[Stored data]
[Start of section]
`src/rtl/wds_pkg.sv`:
```
package wds_pkg;

  typedef enum logic [1:0] {
    PER_UNIFORM = 2'd0,
    PER_FIRST   = 2'd1,
    PER_SHORT   = 2'd2
  } wdt_period_e;

  function automatic int unsigned max3(input int unsigned a, input int unsigned b,
                                       input int unsigned c);
    int unsigned m;
    m = (a > b) ? a : b;
    return (m > c) ? m : c;
  endfunction

endpackage

```
`src/rtl/wds_edge_detect.sv`:
```
module wds_edge_detect (
  input  logic clk,
  input  logic rst,
  input  logic level_in,
  output logic change
);
  logic level_q;

  always_ff @(posedge clk) begin
    if (rst) level_q <= 1'b0;
    else     level_q <= level_in;
  end

  assign change = level_in ^ level_q;
endmodule

```
`src/rtl/wds_reset_timer.sv`:
```
module wds_reset_timer #(
  parameter int unsigned RESET_TICKS = 200
) (
  input  logic clk,
  input  logic rst,
  input  logic tick,
  input  logic force_on,
  input  logic trip,
  output logic active_hi,
  output logic active_lo
);
  localparam int unsigned CW = $clog2(RESET_TICKS + 1);
  localparam logic [CW-1:0] LAST = CW'(RESET_TICKS - 1);

  logic [CW-1:0] cnt_q, cnt_d;
  logic          act_d;

  always_comb begin
    act_d = active_hi;
    cnt_d = cnt_q;
    if (force_on || trip) begin
      act_d = 1'b1;
      cnt_d = '0;
    end else if (active_hi && tick) begin
      if (cnt_q == LAST) begin
        act_d = 1'b0;
        cnt_d = '0;
      end else begin
        cnt_d = cnt_q + 1'b1;
      end
    end
  end

  always_ff @(posedge clk) begin
    if (rst) begin
      cnt_q     <= '0;
      active_hi <= 1'b1;
      active_lo <= 1'b0;
    end else begin
      cnt_q     <= cnt_d;
      active_hi <= act_d;
      active_lo <= ~act_d;
    end
  end
endmodule

```
`src/rtl/wds_watchdog.sv`:
```
module wds_watchdog
  import wds_pkg::*;
#(
  parameter int unsigned WDT_NORMAL_TICKS  = 100,
  parameter int unsigned WDT_LONG_TICKS    = 1600,
  parameter int unsigned WDT_DEFAULT_TICKS = 1600
) (
  input  logic clk,
  input  logic rst,
  input  logic tick,
  input  logic enable,
  input  logic hold,
  input  logic change,
  input  logic alt_mode,
  output logic expire,
  output logic status
);
  localparam int unsigned MAXT = max3(WDT_NORMAL_TICKS, WDT_LONG_TICKS, WDT_DEFAULT_TICKS);
  localparam int unsigned CW   = $clog2(MAXT + 1);

  logic [CW-1:0] cnt_q;
  logic [CW-1:0] last;
  logic          first_q;
  wdt_period_e   sel;

  always_comb begin
    if (!alt_mode)    sel = PER_UNIFORM;
    else if (first_q) sel = PER_FIRST;
    else              sel = PER_SHORT;
    case (sel)
      PER_FIRST: last = CW'(WDT_LONG_TICKS - 1);
      PER_SHORT: last = CW'(WDT_NORMAL_TICKS - 1);
      default:   last = CW'(WDT_DEFAULT_TICKS - 1);
    endcase
  end

  assign expire = enable && !hold && !change && tick && (cnt_q == last);

  always_ff @(posedge clk) begin
    if (rst) begin
      cnt_q   <= '0;
      first_q <= 1'b1;
      status  <= 1'b1;
    end else if (!enable) begin
      cnt_q  <= '0;
      status <= 1'b1;
    end else begin
      if (change)      status <= 1'b1;
      else if (expire) status <= 1'b0;

      if (hold) begin
        cnt_q   <= '0;
        first_q <= 1'b1;
      end else if (change) begin
        cnt_q   <= '0;
        first_q <= 1'b0;
      end else if (tick) begin
        cnt_q <= expire ? '0 : cnt_q + 1'b1;
      end
    end
  end
endmodule

```
`src/rtl/wd_supervisor.sv`:
```
module wd_supervisor #(
  parameter int unsigned RESET_TICKS       = 200,
  parameter int unsigned WDT_NORMAL_TICKS  = 100,
  parameter int unsigned WDT_LONG_TICKS    = 1600,
  parameter int unsigned WDT_DEFAULT_TICKS = 1600
) (
  input  logic clk,
  input  logic rst,
  input  logic tick,
  input  logic supply_ok,
  input  logic backup_mode,
  input  logic wdog_in,
  input  logic wdog_float,
  input  logic alt_timing,
  output logic rst_out,
  output logic rst_out_n,
  output logic wdog_n
);
  logic power_bad;
  logic wd_enable;
  logic in_change;
  logic wd_expire;

  assign power_bad = !supply_ok || backup_mode;
  assign wd_enable = !power_bad && !wdog_float;

  wds_edge_detect u_edge (
    .clk      (clk),
    .rst      (rst),
    .level_in (wdog_in),
    .change   (in_change)
  );

  wds_reset_timer #(
    .RESET_TICKS (RESET_TICKS)
  ) u_rtimer (
    .clk       (clk),
    .rst       (rst),
    .tick      (tick),
    .force_on  (power_bad),
    .trip      (wd_expire),
    .active_hi (rst_out),
    .active_lo (rst_out_n)
  );

  wds_watchdog #(
    .WDT_NORMAL_TICKS  (WDT_NORMAL_TICKS),
    .WDT_LONG_TICKS    (WDT_LONG_TICKS),
    .WDT_DEFAULT_TICKS (WDT_DEFAULT_TICKS)
  ) u_wdt (
    .clk      (clk),
    .rst      (rst),
    .tick     (tick),
    .enable   (wd_enable),
    .hold     (rst_out),
    .change   (in_change),
    .alt_mode (alt_timing),
    .expire   (wd_expire),
    .status   (wdog_n)
  );
endmodule

```
`config.mk`:
```
export PLATFORM = sky130hd
export DESIGN_NAME = wd_supervisor
export DESIGN_NICKNAME = d
export VERILOG_FILES = /design/src/rtl/wds_pkg.sv /design/src/rtl/wds_edge_detect.sv /design/src/rtl/wds_reset_timer.sv /design/src/rtl/wds_watchdog.sv /design/src/rtl/wd_supervisor.sv
export SDC_FILE = /design/constraint.sdc
export NUM_CORES = 1
export LEC_CHECK = 0
export BUFFER_PORTS_ARGS = -buffer_cell sky130_fd_sc_hd__buf_2
export CAP_MARGIN = 20
export CORE_ASPECT_RATIO = 0.9
export CORE_MARGIN = 1
export CORE_UTILIZATION = 45
export CTS_CLUSTER_SIZE = 10
export DETAILED_ROUTE_END_ITERATION = 6
export GPL_ROUTABILITY_DRIVEN = 0
export MAX_ROUTING_LAYER = met4
export PLACE_DENSITY = 0.69
export SYNTH_ARGS = -nofsm -noshare
export SYNTH_HDL_FRONTEND = slang
export SYNTH_SLANG_ARGS = --single-unit
```
`constraint.sdc`:
```
create_clock -name clk -period 3.7 [get_ports clk]
set_input_delay 0.37 -clock clk [delete_from_list [all_inputs] [get_ports clk]]
set_output_delay 0.37 -clock clk [all_outputs]
set_load 0.005 [all_outputs]
```
==> impl_summary.md <==
Placement
Input and output buffers added on the ports amount to 10. The placed wire-length estimate is 1.49 mm.

Route
The routed design has 1.97 mm of wire. The total iterations of the first detailed-routing run is 4. For this block, the initial DRC count from the detailed router was 25. After detailed routing, the number of vias per cell comes to 5.49. The routed wirelength normalized by instance count is 12.4 um.

The routed layout has 868 vias. The number of nets still failing antenna checks after routing is 0. For this run, design rule violations remaining after detail routing come to 0.

STA
The final-report max-slew violation count is 0. Setup repair after global routing left no endpoint under its margin. The headroom to the max-slew limit is 0.403.

The fmax is 491 MHz. Setup violations remaining at the end of the flow were counted as 0. Dividing the final minimum period by the clock period gives 0.550. For the final database, setup skew stands at 0.00198 ns.

Subtracting the final worst setup slack from the clock period gives 2.04 ns. The final setup TNS is 0 ns. At the pin with the least slew margin, the transition time is 0.895 ns.

The worst slack on hold paths is 0.223 ns. The final hold violation count is 0.

Critical path
In this run the register-to-register setup slack is 1.66 ns. The worst setup path is of the register to register kind. The critical-path maximum fanout is 12. The worst setup path is captured at a register. Data on the critical path is required at its endpoint by 3.87 ns. The arrival time at the worst endpoint is 2.20 ns. The startpoint kind of the worst setup timing path is a register.

Global route
The largest net degree at the start of global routing is 14. The initial antenna violation count came to 0. The number of global-route vias before repair is 768. Global routing finished with a remaining overflow of 0. The overall global routing resource usage is 0.186. The first global-routing pass estimated 3.52 mm of wire.

Layout
The area overhead of the layout relative to synthesis is 8.51%. In the final layout, the multi-input gates occupy 624 sq um. The share of layout cells above drive strength 1 is 0.130.

At the end of the flow, the number of nets in the layout was 142. The number of antenna diodes in the final layout is 0. Summing all flip-flop and latch instances after layout gives 480 sq um.

Counting the fill cells in the layout gives 214.

Yosys
The share of synthesized area occupied by flip-flops and latches is 0.424. In the synthesized netlist the async set-or-reset flop fraction comes to 0. Among all flip-flop cells after synthesis, the most frequent one is sky130_fd_sc_hd__dfxtp_1.

For this run, the number of Yosys warnings is 0. Averaged over all synthesized cells, the footprint is 9.28 sq um. The mapped netlist covers 0.00113 sq mm. The number of synthesized flops with an enable pin is 0. The instance count of the mapped netlist is 122. The number of nets produced by synthesis is 132. In this run, synthesis produced a sequential element count of 24. The number of different library cells in the post-synthesis netlist is 33.

Clock network
Clock-pin slew was measured on the worst setup and hold paths at 0.12 ns. For this design, the CTS-stage hold fixing added 0 buffers. In this run, CTS created clock tree buffers numbering 3. The total clock sinks is 24. The number of gates resized after CTS was 0.

The maximum clock path buffer count is 2. In this run the number of H-tree levels came out at 1. Clock latency on the worst-skew pair, taken at its later pin, is 0.31 ns.

The setup fix buffers added after clock tree synthesis is 0. The clock root buffer master is sky130_fd_sc_hd__clkbuf_4. The clock tree from TritonCTS is yes.

Floorplanning
The floorplan has 16 rows. The number of I/O pins is 11. The die covers 0.00272 sq mm. In this run the vertical extent of the chip is 49.6 um. The floorplan step set the die width to 54.9 um. The initial utilization of the core area, before any placement, comes to 0.496. In this run the standard cell core region covers 0.00228 sq mm.

Pwr
The maximum vdd ir drop is 0.242 mV. In this run the power density over the cells is 334 mW/mm^2. The total leakage power is 0.388 nW.

Job
The tool flagged a number of max-cap violations equal to 0.

Run status
The flow ran to the end, and the final reports show no timing, DRC or antenna violations.

Hold path
The min-delay analysis places its worst path in the category input port to register.
where the power goes:
group | internal [W] | switching, W | total (W)
clock | 0.0000601 | 0.0000736 | 0.000134
sequential | 0.000260 | 0.000000753 | 0.000260
combinational | 0.00000750 | 0.00000916 | 0.0000167
total | 0.000327 | 0.0000835 | 0.000411
cell usage after synthesis, drive strengths merged, types with 2 or more instances:
cell type / instances / area, sq um
dfxtp: 24 / 480
nand3: 5 / 25.0
ha: 2 / 25.0
and3: 2 / 12.5
xnor2: 8 / 70.1
xor2: 10 / 87.6
nand4: 7 / 43.8
nor3: 22 / 115
nand2: 8 / 30.0
buf: 4 / 20.0
mux2i: 2 / 20.0
or3: 2 / 12.5
nor4b: 3 / 26.3
nor2b: 2 / 12.5
nor2: 4 / 15.0
critical path: stages (launching register included):
cell                      delay (ns)
sky130_fd_sc_hd__dfxtp_1        0.45
sky130_fd_sc_hd__nand3_1        0.15
sky130_fd_sc_hd__or3_1          0.43
sky130_fd_sc_hd__a21oi_1        0.72
sky130_fd_sc_hd__nor3_1         0.15
placed cells by master, fill, tap and decap left out, drive strengths merged, types with 2 or more instances in the layout:
cell,count
nor4b,3
nand3,5
dfxtp,24
nor2,4
ha,2
nor3,22
xor2,10
nand2,8
clkbuf,4
or3,2
buf,10
and3,2
nor2b,2
nand4,7
mux2i,2
xnor2,8
layer usage:
| metal | up-vias | GRT usage | routed length [um] |
|---|---|---|---|
| met2 | 13 | 0.241 | 790 |
| met1 | 386 | 0.276 | 1080 |
| met4 | 0 | 0.0385 | 15 |
| li1 | 467 | - | - |
| met5 | - | - | 0 |
| met3 | 2 | 0.0648 | 78 |
final timing paths:
kind / cells after the start / end / from
worst min register to register: 2 / u_wdt.status / u_wdt.status
worst max-delay path: 4 / u_wdt.cnt_q[9] / u_wdt.cnt_q[2]
worst max register to register: 4 / u_wdt.cnt_q[9] / u_wdt.cnt_q[2]
worst min-delay path: 2 / u_edge.level_q / rst
kinds of logic (layout without fill, tap and decap cells):
logic type / Yosys count / after routing / synth area share
DFF: 24 / 24 / 0.424
adders and majority gates: 2 / 2 / 0.0221
muxes: 2 / 2 / 0.0177
xor gates and xnor gates: 18 / 18 / 0.139
buffers and inverters: 6 / 15 / 0.0243
AOI/OAI and AO/OA: 7 / 7 / 0.0564
and+or+nand+nor: 63 / 63 / 0.316
final cells by class:
class / count / share of cell area
Clock buffer: 4 / 0.0295
Timing Repair Buffer: 10 / 0.0407
Sequential cell: 24 / 0.391
Tap cell: 27 / 0.0275
Multi-Input combinational cell: 92 / 0.508
Inverter: 1 / 0.00305
registers in the layout, summed over array words and instances, names as in the netlist:
name / cells
u_wdt.cnt_q: 11
u_wdt.first_q: 1
u_rtimer.active_lo: 1
u_rtimer.cnt_q: 8
u_rtimer.active_hi: 1
u_wdt.status: 1
u_edge.level_q: 1
stage by stage:
| step | std cells | util | area, sq um | worst slack (ns) | power [W] |
|---|---|---|---|---|---|
| after floorplan | 122 | - | 1130 | 2.06 | 0.000277 |
| after global placement | 154 | 0.522 | 1190 | 1.70 | 0.000282 |
| after detailed placement | 154 | 0.522 | 1190 | 1.67 | 0.000283 |
| after CTS | 158 | 0.538 | 1230 | 1.70 | 0.000419 |
| after global routing | 158 | 0.538 | 1230 | 1.46 | 0.000431 |
| final | 158 | 0.538 | 1230 | 1.66 | 0.000411 |
(Power assumes the default switching activity.)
[End of section]
Please write out only the lines from the one containing "Inverter: 1 / 0.00305" to the end of the records above, exactly, both ends included.

Inverter: 1 / 0.00305
registers in the layout, summed over array words and instances, names as in the netlist:
name / cells
u_wdt.cnt_q: 11
u_wdt.first_q: 1
u_rtimer.active_lo: 1
u_rtimer.cnt_q: 8
u_rtimer.active_hi: 1
u_wdt.status: 1
u_edge.level_q: 1
stage by stage:
| step | std cells | util | area, sq um | worst slack (ns) | power [W] |
|---|---|---|---|---|---|
| after floorplan | 122 | - | 1130 | 2.06 | 0.000277 |
| after global placement | 154 | 0.522 | 1190 | 1.70 | 0.000282 |
| after detailed placement | 154 | 0.522 | 1190 | 1.67 | 0.000283 |
| after CTS | 158 | 0.538 | 1230 | 1.70 | 0.000419 |
| after global routing | 158 | 0.538 | 1230 | 1.46 | 0.000431 |
| final | 158 | 0.538 | 1230 | 1.66 | 0.000411 |
(Power assumes the default switching activity.)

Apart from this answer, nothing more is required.